Il piacere di camminare

Nella valle dell’Ebro alla scoperta del cuore contadino della Catalogna  

 

 

Dalle risaie del delta agli altipiani coperti di foreste. In viaggio da L’Ametlla de Mar a Riba-roja: cento chilometri di percorsi tra villaggi medioevali, fattorie e riserve protette dall’Unesco 

Terres de l’Ebre, cuore verde della Catalogna, conquista il turismo ecosostenibile e disegna nuovi itinerari per i viaggi-avventura. La regione attraversata dall’Ebro, il più lungo fiume della Spagna, è stata inserita dall’associazione internazionale Global Green Destinations tra le 100 migliori destinazioni turistiche sostenibili del mondo (Top 100 Sustainable Destinations). Il 35% della superficie di Terres de l’Ebre è tutelata da Natura 2000, il principale strumento dell’Unione Europea per la conservazione della biodiversità. E già da cinque anni questa regione aspra e selvaggia è classificata Riserva della Biosfera dall’Unesco.

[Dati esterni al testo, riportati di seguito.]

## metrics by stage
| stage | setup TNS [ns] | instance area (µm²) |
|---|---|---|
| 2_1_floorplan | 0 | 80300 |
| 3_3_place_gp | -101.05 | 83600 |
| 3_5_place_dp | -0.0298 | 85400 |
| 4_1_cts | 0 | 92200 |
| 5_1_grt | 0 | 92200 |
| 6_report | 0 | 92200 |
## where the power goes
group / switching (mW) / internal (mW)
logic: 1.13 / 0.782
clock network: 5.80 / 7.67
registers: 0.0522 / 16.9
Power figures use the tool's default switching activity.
**src/source/cpuPkg.sv**
```systemverilog
`default_nettype none

package cpuPkg;

    // Data and address word width
    localparam int xlen = 32;

    // Major opcodes the core understands, everything else runs as a no-op
    typedef enum logic [6:0] {
        opReg    = 7'b0110011, // add sub and or xor slt
        opImm    = 7'b0010011, // addi only
        opLoad   = 7'b0000011, // lw only
        opStore  = 7'b0100011, // sw only
        opBranch = 7'b1100011  // beq only
    } opcodeT;

    // funct3 values of the supported forms
    localparam logic [2:0] f3AddSub = 3'b000;
    localparam logic [2:0] f3Slt    = 3'b010;
    localparam logic [2:0] f3Xor    = 3'b100;
    localparam logic [2:0] f3Or     = 3'b110;
    localparam logic [2:0] f3And    = 3'b111;
    localparam logic [2:0] f3Word   = 3'b010; // lw and sw
    localparam logic [2:0] f3Beq    = 3'b000;

    // ALU operations
    typedef enum logic [2:0] {
        aluAdd,
        aluSub,
        aluAnd,
        aluOr,
        aluXor,
        aluSlt // Signed compare, result 0 or 1
    } aluOpT;

endpackage

`default_nettype wire

```
**src/source/regFile.sv**
```systemverilog
`default_nettype none

// 32 x xlen register file, x0 hardwired to zero
module regFile import cpuPkg::*; (
    input  logic            CLK,
    input  logic            RST,
    input  logic [4:0]      rs1,
    input  logic [4:0]      rs2,
    input  logic [4:0]      rd,
    input  logic [xlen-1:0] wbData,
    input  logic            regWrite,
    input  logic [4:0]      dbgReg,
    output logic [xlen-1:0] rd1,
    output logic [xlen-1:0] rd2,
    output logic [xlen-1:0] dbgData
);

    logic [xlen-1:0] regs [1:31]; // No storage behind x0

    always_ff @(posedge CLK) begin
        if (RST) begin
            for (int i = 1; i < 32; i++) begin
                regs[i] <= '0;
            end
        end else if (regWrite && (rd != 5'd0)) begin
            regs[rd] <= wbData;
        end
    end

    // Plain combinational reads, a same-edge write shows up next cycle
    assign rd1     = (rs1 == 5'd0) ? '0 : regs[rs1];
    assign rd2     = (rs2 == 5'd0) ? '0 : regs[rs2];
    assign dbgData = (dbgReg == 5'd0) ? '0 : regs[dbgReg]; // Debug port

endmodule

`default_nettype wire

```
**config.mk**
```make
export PLATFORM = sky130hd
export DESIGN_NAME = regFile
export DESIGN_NICKNAME = d
export VERILOG_FILES = /design/src/source/cpuPkg.sv /design/src/source/regFile.sv
export SDC_FILE = /design/constraint.sdc
export NUM_CORES = 2
export LEC_CHECK = 0
export BUFFER_PORTS_ARGS = -buffer_cell sky130_fd_sc_hd__buf_2
export CAP_MARGIN = 10
export CELL_PAD_IN_SITES_DETAIL_PLACEMENT = 0
export CELL_PAD_IN_SITES_GLOBAL_PLACEMENT = 1
export CORE_MARGIN = 2
export CORE_UTILIZATION = 45
export CTS_CLUSTER_DIAMETER = 60
export CTS_CLUSTER_SIZE = 25
export DETAILED_ROUTE_END_ITERATION = 12
export PLACE_DENSITY_LB_ADDON = 0.1
export SYNTH_ARGS = -nofsm -noshare
export SYNTH_HDL_FRONTEND = slang
export SYNTH_SLANG_ARGS = --single-unit
```
**constraint.sdc**
```tcl
create_clock -name CLK -period 1.8 [get_ports CLK]
set_input_delay 0 -clock CLK [delete_from_list [all_inputs] [get_ports CLK]]
set_output_delay 0 -clock CLK [all_outputs]
set_load 0.03 [all_outputs]
```
==> summary.txt <==
Die
  • Core Rows: ~140
  • Placeable core region: 0.1377 mm²
  • Chip Width: 376.9 µm
  • Starting density of the core: 0.4545
  • Die area: 0.1420 mm²
  • Vertical die dimension: 376.9 µm
  • Number of top-level pins: ~150

STA
  • Clock period minus final worst setup slack: 2757 ps
  • RSZ-0062 raised after global routing: true
  • Post-route clock period utilization: 1.532
  • Final hold viol count: 0
  • Post-route setup TNS: -76470 ps
  • Number of endpoints failing setup at the final stage: 96
  • Worst relative slew slack: 0.2250
  • Least-Margin Pin Slew: 1160 ps
  • FMAX: around 360 MHz
  • Worst hold slack: 146.5 ps
  • Final critical-path setup slack: -957.2 ps
  • Pins Over Slew Limit: 0

Detailed routing
  • Total met2 wirelength after detailed routing: 116.6 mm
  • Detailed-route vias per instance: around 6.5
  • Post-route antenna net violation count: 0
  • Average routed wire per standard cell: 35.98 µm
  • DR pass1 iterations: 5
  • Met1 layer wirelength in the final routing: 99.06 mm
  • Vias after detailed routing: 46500
  • # DRC: 0
  • 1st-iter DRT viols: between 6000 and 7000
  • Post-detailed-routing wire length: 255.8 mm
  • Amount of wire on met3 after detailed routing: 23.50 mm
  • Highest routing layer actually used: met5

Cells and area
  • Final #Nets: 5265
  • Final std cell area, no fill: between 0.08 and 0.09 mm²
  • Biggest regs: regs x1024
  • Number of flip-flops in the largest register: 1024
  • Fraction of layout instances using a drive strength above 1: 0.4594
  • Register bank with the most flops: regs
  • Number of fillers in the final layout: 10600
  • Post-synthesis to final-layout area growth: 30.25%

GRT
  • Wire length of the first global-routing pass: 355.6 mm
  • Pin count of the biggest net entering global routing: 38
  • Number of antenna violations at the first check in global routing: 22
  • Remaining global-route overflow: 0
  • Vias in the first global route: about 46000
  • Overall fraction of global-route tracks in use: 0.3605

Worst setup path
  • WS Path Type: reg2out
  • Cells along the critical path: mux4_2, mux4_2, o22ai_2, buf_6, nor3_4, buf_6
  • Critical path capture point type: primary output
  • Critical path data required time: approximately 1800 ps
  • Critical-path cell with the highest stage delay: sky130_fd_sc_hd__mux4_2
  • Stages on the worst setup path: 6
  • Largest stage delay on the critical path: 600 ps
  • CP top delay family: multiplexers
  • Largest driver fanout on the critical path: 3
  • CP Buf/Inv Count: 2
  • Critical Path AT: 2760 ps
  • Worst setup SP type: flip-flop

Outcome
  • Failing checks: setup timing
  • Run status: finished with violations

Clock tree
  • Total CTS buffers: 113
  • Count of clock tree sinks: just over 1000
  • CTS max path bufs: 3
  • Reg clk slew, reported paths: around 70 ps
  • Number of levels the H-tree was split into: 3
  • Clock tree root buffer cell: sky130_fd_sc_hd__clkbuf_16
  • CTS tree: built

Synth
  • Post-synthesis sequential area ratio: 0.4915
  • Async set or reset register ratio after synthesis: 0
  • Total number of yosys warnings: 0
  • EDFF count, synth: 1024
  • Cell variety after synth: 42
  • Register bit count reported by yosys: 1024
  • Ys flop type: sky130_fd_sc_hd__edfxtp_1
  • Post-synthesis cell area: 0.06257 mm²
  • Count of mapped cells out of synthesis: roughly 4300
  • Average instance area after synthesis: 14.48 µm²

Run
  • Number of maximum-capacitance constraint violations: 0

Min path
  • Cell depth of the worst hold path: 6
  • Worst hold path type: in2reg

Pwr
  • IR drop worst, VDD: 0.9086 mV
  • Power density cells: 831.1 mW/mm²
  • P_leak: 30.26 nW

Place
  • Number of buffers inserted by port buffering: 150
  • DP HPWL: 174.9 mm
  • Setup Slack @ Placement: -848.7 ps
  • Area of placed instances: around 0.074 mm²
  • Gp weighted congestion: 0.9372
## cell usage after synthesis, types with 4 or more instances
| master | instances | area share |
|---|---|---|
| sky130_fd_sc_hd__and2_1 | 1012 | 0.10 |
| sky130_fd_sc_hd__mux2i_1 | 359 | 0.057 |
| sky130_fd_sc_hd__a22oi_1 | 71 | 0.0085 |
| sky130_fd_sc_hd__nor4_1 | 25 | 0.0025 |
| sky130_fd_sc_hd__buf_1 | 14 | 0.00084 |
| sky130_fd_sc_hd__nand3_1 | 6 | 0.00048 |
| sky130_fd_sc_hd__a2111oi_0 | 30 | 0.0042 |
| sky130_fd_sc_hd__mux2_2 | 64 | 0.012 |
| sky130_fd_sc_hd__a21oi_1 | 63 | 0.0050 |
| sky130_fd_sc_hd__buf_2 | 89 | 0.0071 |
| sky130_fd_sc_hd__a22o_1 | 63 | 0.0088 |
| sky130_fd_sc_hd__a311oi_1 | 4 | 0.00056 |
| sky130_fd_sc_hd__buf_4 | 35 | 0.0042 |
| sky130_fd_sc_hd__clkbuf_1 | 338 | 0.020 |
| sky130_fd_sc_hd__nor2_1 | 62 | 0.0037 |
| sky130_fd_sc_hd__edfxtp_1 | 1024 | 0.49 |
| sky130_fd_sc_hd__o22ai_1 | 69 | 0.0069 |
| sky130_fd_sc_hd__inv_1 | 26 | 0.0016 |
| sky130_fd_sc_hd__nor3_1 | 40 | 0.0032 |
| sky130_fd_sc_hd__nor2b_1 | 56 | 0.0056 |
| sky130_fd_sc_hd__nand2_1 | 21 | 0.0013 |
| sky130_fd_sc_hd__or2_2 | 32 | 0.0032 |
| sky130_fd_sc_hd__a221oi_1 | 25 | 0.0035 |
| sky130_fd_sc_hd__o221ai_1 | 28 | 0.0039 |
| sky130_fd_sc_hd__a211o_1 | 24 | 0.0034 |
| sky130_fd_sc_hd__mux4_2 | 623 | 0.22 |
| sky130_fd_sc_hd__nand2b_1 | 4 | 0.00040 |
| sky130_fd_sc_hd__o32ai_1 | 17 | 0.0024 |
| sky130_fd_sc_hd__nand3b_1 | 5 | 0.00060 |
| sky130_fd_sc_hd__buf_6 | 14 | 0.0025 |
| sky130_fd_sc_hd__a211oi_1 | 61 | 0.0073 |
## tightest hold or removal path, stage by stage
cell and delay (ps):
sky130_fd_sc_hd__buf_2 90, sky130_fd_sc_hd__nand4b_1 140, sky130_fd_sc_hd__buf_12 210, sky130_fd_sc_hd__nor2_4 90, sky130_fd_sc_hd__buf_4 130, sky130_fd_sc_hd__and2_1 110
## cells in the final DEF, fill, tap and decap left out, drive strengths merged, types with 40 or more instances in the layout
cell type / Yosys / final
clkbuf: 339 / 119
nor2b: 56 / 56
a21oi: 63 / 63
inv: 26 / 64
buf: 152 / 1202
mux4: 623 / 623
mux2i: 359 / 359
a211oi: 61 / 61
clkinv: 0 / 43
nor2: 62 / 62
nor3: 40 / 40
o22ai: 69 / 69
a22oi: 71 / 71
and2: 1012 / 1012
edfxtp: 1024 / 1024
a22o: 63 / 63
mux2: 64 / 64
## layout make-up
class,count,area (µm²),share of cell area
inverters,26,97.59,0.001198
clock inverters,95,1026,0.01259
multi-input cells,2811,32600,0.4000
diodes,6,15.01,0.0001842
well taps,1794,2245,0.02754
flip-flops and latches,1024,30750,0.3773
repair buffers,1234,11870,0.1456
clock buffers,119,2893,0.03550
## metrics by stage
step                      cells    util  total power [mW]
after floorplan            4352       -             35.48
after global placement     6801  0.5376             41.74
after detailed placement   6801  0.5376             41.85
after CTS                  7094  0.5882             67.57
after global routing       7104  0.5919             69.33
final                      7109  0.5920             67.73
## power by group
| part | internal, mW | switching (mW) |
|---|---|---|
| combinational | 6.96 | 7.66 |
| clock | 13.0 | 11.6 |
| sequential | 27.6 | 0.970 |
## path summary, 6_finish.rpt
check                   startpoint     endpoint
worst max-delay path  regs[25][12]      rd1[12]
worst min-delay path      regWrite  regs[11][4]
## logic make-up after synthesis
kind of cell / after synthesis / share of synthesized area
muxes: 1046 / 0.2932
AOI/OAI and AO/OA: 458 / 0.05481
buffers and inverters: 517 / 0.03663
and+or+nand+nor: 1275 / 0.1238
other: 1 / 0.00005993
DFF: 1024 / 0.4915
## routing by layer
metal,track usage,vias to the layer above
li1,-,18880
met1,0.4869,24180
met2,0.5570,2857
met4,0.1938,8
met3,0.06436,575
met5,0,-
## timing repair
| item | in CTS | in global routing |
|---|---|---|
| setup buffers | 60 | 12 |
| resized for setup | 488 | 87 |
| pin swaps | 138 | 39 |
| endpoints found under the setup margin | 96 | 96 |
| endpoints found under the hold margin | 1013 | 0 |
| hold buffers | 32 | 0 |
Power figures use the tool's default switching activity.
### src/source/cpuPkg.sv
`default_nettype none

package cpuPkg;

    // Data and address word width
    localparam int xlen = 32;

    // Major opcodes the core understands, everything else runs as a no-op
    typedef enum logic [6:0] {
        opReg    = 7'b0110011, // add sub and or xor slt
        opImm    = 7'b0010011, // addi only
        opLoad   = 7'b0000011, // lw only
        opStore  = 7'b0100011, // sw only
        opBranch = 7'b1100011  // beq only
    } opcodeT;

    // funct3 values of the supported forms
    localparam logic [2:0] f3AddSub = 3'b000;
    localparam logic [2:0] f3Slt    = 3'b010;
    localparam logic [2:0] f3Xor    = 3'b100;
    localparam logic [2:0] f3Or     = 3'b110;
    localparam logic [2:0] f3And    = 3'b111;
    localparam logic [2:0] f3Word   = 3'b010; // lw and sw
    localparam logic [2:0] f3Beq    = 3'b000;

    // ALU operations
    typedef enum logic [2:0] {
        aluAdd,
        aluSub,
        aluAnd,
        aluOr,
        aluXor,
        aluSlt // Signed compare, result 0 or 1
    } aluOpT;

endpackage

`default_nettype wire

### src/source/controlUnit.sv
`default_nettype none

// Decode of the fetched word into register indices, immediate and controls
module controlUnit import cpuPkg::*; (
    input  logic [xlen-1:0] inst,
    output logic [4:0]      rs1,
    output logic [4:0]      rs2,
    output logic [4:0]      rd,
    output logic [xlen-1:0] imm,
    output aluOpT           aluOp,
    output logic            aluSrcImm,
    output logic            regWrite,
    output logic            memWrite,
    output logic            memToReg,
    output logic            isBranch
);

    opcodeT          opcode;
    logic [2:0]      funct3;
    logic            funct7b5;
    logic [xlen-1:0] immI;
    logic [xlen-1:0] immS;
    logic [xlen-1:0] immB;

    assign opcode   = opcodeT'(inst[6:0]);
    assign funct3   = inst[14:12];
    assign funct7b5 = inst[30]; // sub versus add

    assign rs1 = inst[19:15];
    assign rs2 = inst[24:20];
    assign rd  = inst[11:7];

    // Sign-extended immediates
    assign immI = {{(xlen-12){inst[31]}}, inst[31:20]};
    assign immS = {{(xlen-12){inst[31]}}, inst[31:25], inst[11:7]};
    // Branch offset in bytes, bit 0 always clear
    assign immB = {{(xlen-13){inst[31]}}, inst[31], inst[7], inst[30:25], inst[11:8], 1'b0};

    always_comb begin
        // Safe defaults give a no-op
        aluOp     = aluAdd;
        aluSrcImm = 1'b0;
        regWrite  = 1'b0;
        memWrite  = 1'b0;
        memToReg  = 1'b0;
        isBranch  = 1'b0;
        imm       = '0;

        case (opcode)
            opReg: begin
                regWrite = 1'b1;
                case (funct3)
                    f3AddSub: aluOp = funct7b5 ? aluSub : aluAdd;
                    f3Slt:    aluOp = aluSlt;
                    f3Xor:    aluOp = aluXor;
                    f3Or:     aluOp = aluOr;
                    f3And:    aluOp = aluAnd;
                    default:  regWrite = 1'b0; // Shifts and sltu left out
                endcase
            end
            opImm: begin
                imm       = immI;
                aluSrcImm = 1'b1;
                regWrite  = (funct3 == f3AddSub); // addi only
            end
            opLoad: begin
                imm       = immI;
                aluSrcImm = 1'b1;
                memToReg  = 1'b1;
                regWrite  = (funct3 == f3Word);
            end
            opStore: begin
                imm       = immS;
                aluSrcImm = 1'b1;
                memWrite  = (funct3 == f3Word);
            end
            opBranch: begin
                imm      = immB;
                aluOp    = aluSub; // Equal when difference is zero
                isBranch = (funct3 == f3Beq);
            end
            default: begin
                // Unknown opcode, nothing is written and nothing branches
            end
        endcase
    end

endmodule

`default_nettype wire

Dal delta dell’Ebro agli altipiani che s’affacciano su vallate tutte da scoprire, alle montagne ricoperte da foreste: la varietà di habitat, modellata dal tempo e dalla natura, è ricca di sorprese per gli appassionati di escursionismo. Punto di partenza di numerosi itinerari è il Parco Naturale del Delta dell’Ebro, la più  grande area umida protetta della Catalogna, rifugio per 343 specie di uccelli, con le caratteristiche lagune e i 7.736 ettari di campi di riso che si tingono di mille colori all’alba e al tramonto. Ottocento diverse specie di piante hanno dovuto adattarsi a condizioni estreme, colonizzando dune, terreni salini e acquitrini dove vivono più di centomila uccelli che attirano birdwatchers da tutto il mondo.

Da Amposta, al limitare con l’immenso delta, si può risalire in battello il corso dell’Ebro per cento chilometri, fino ad Ascó, dove la pianura lascia il posto ad altipiani coperti di boschi. Per raggiungere Riba-roja dove l’Ebre piega verso occidente e, per un tratto, fa da confine tra la Catalogna e l’Aragona. Per poi ridiscendere il fiume in canoa oppure con un llaüt, la tradizionale imbarcazione a remi un tempo utilizzata per il trasporto delle merci. E, una volta sulla costa, partire alla scoperta delle spiagge. Si estendono per più di cento chilometri tra L’Ametlla de Mar e Alcanar. Ce ne sono per tutti i gusti: esotiche e sconosciute spiagge di dune nel delta dell’Ebro, arenili di sabbia dorata a L’Ampolla e Sant Carles de La Ràpita, distese di sabbia che lambiscono grotte marine ideali per lo snorkelling a El Perelló.

Per gli infaticabili trekker ecco il Camino de Ronda, un percorso escursionistico che va da L’Ametlla de Mar a L’Ampolla. Per i più avventurosi l’itinerario lungo la Platja de la Marquesa, che conduce al faro sulla Punta del Fangar, permetterà di sperimentare nuove sensazioni, quando, al tramonto, il riflesso del sole che scende sulle dune colora il delta che si confonde con il mare. Per immergersi nell’anima catalana si può dormire negli antichi castelli, nelle fattorie, nelle case dei pescatori,  per vivere la quotidianità delle genti delle “terre dell’Ebro”. E per festeggiare con loro le tante sagre dedicate ai frutti della Catalogna: olio, riso, vino.

Nel corso dei secoli, il fiume è diventato una grande via di comunicazione tra le zone costiere e l’interno della penisola iberica, e un punto di convergenza e scambio tra popoli e culture. Per questo l’eredità storica è davvero rigogliosa e Tortosa, con il suo patrimonio storico e artistico, è una delle molte testimonianze dei fasti del passato: antichi manieri, chiese romaniche e palazzi barocchi raccontano la ricchezza delle terre bagnate dall’Ebro.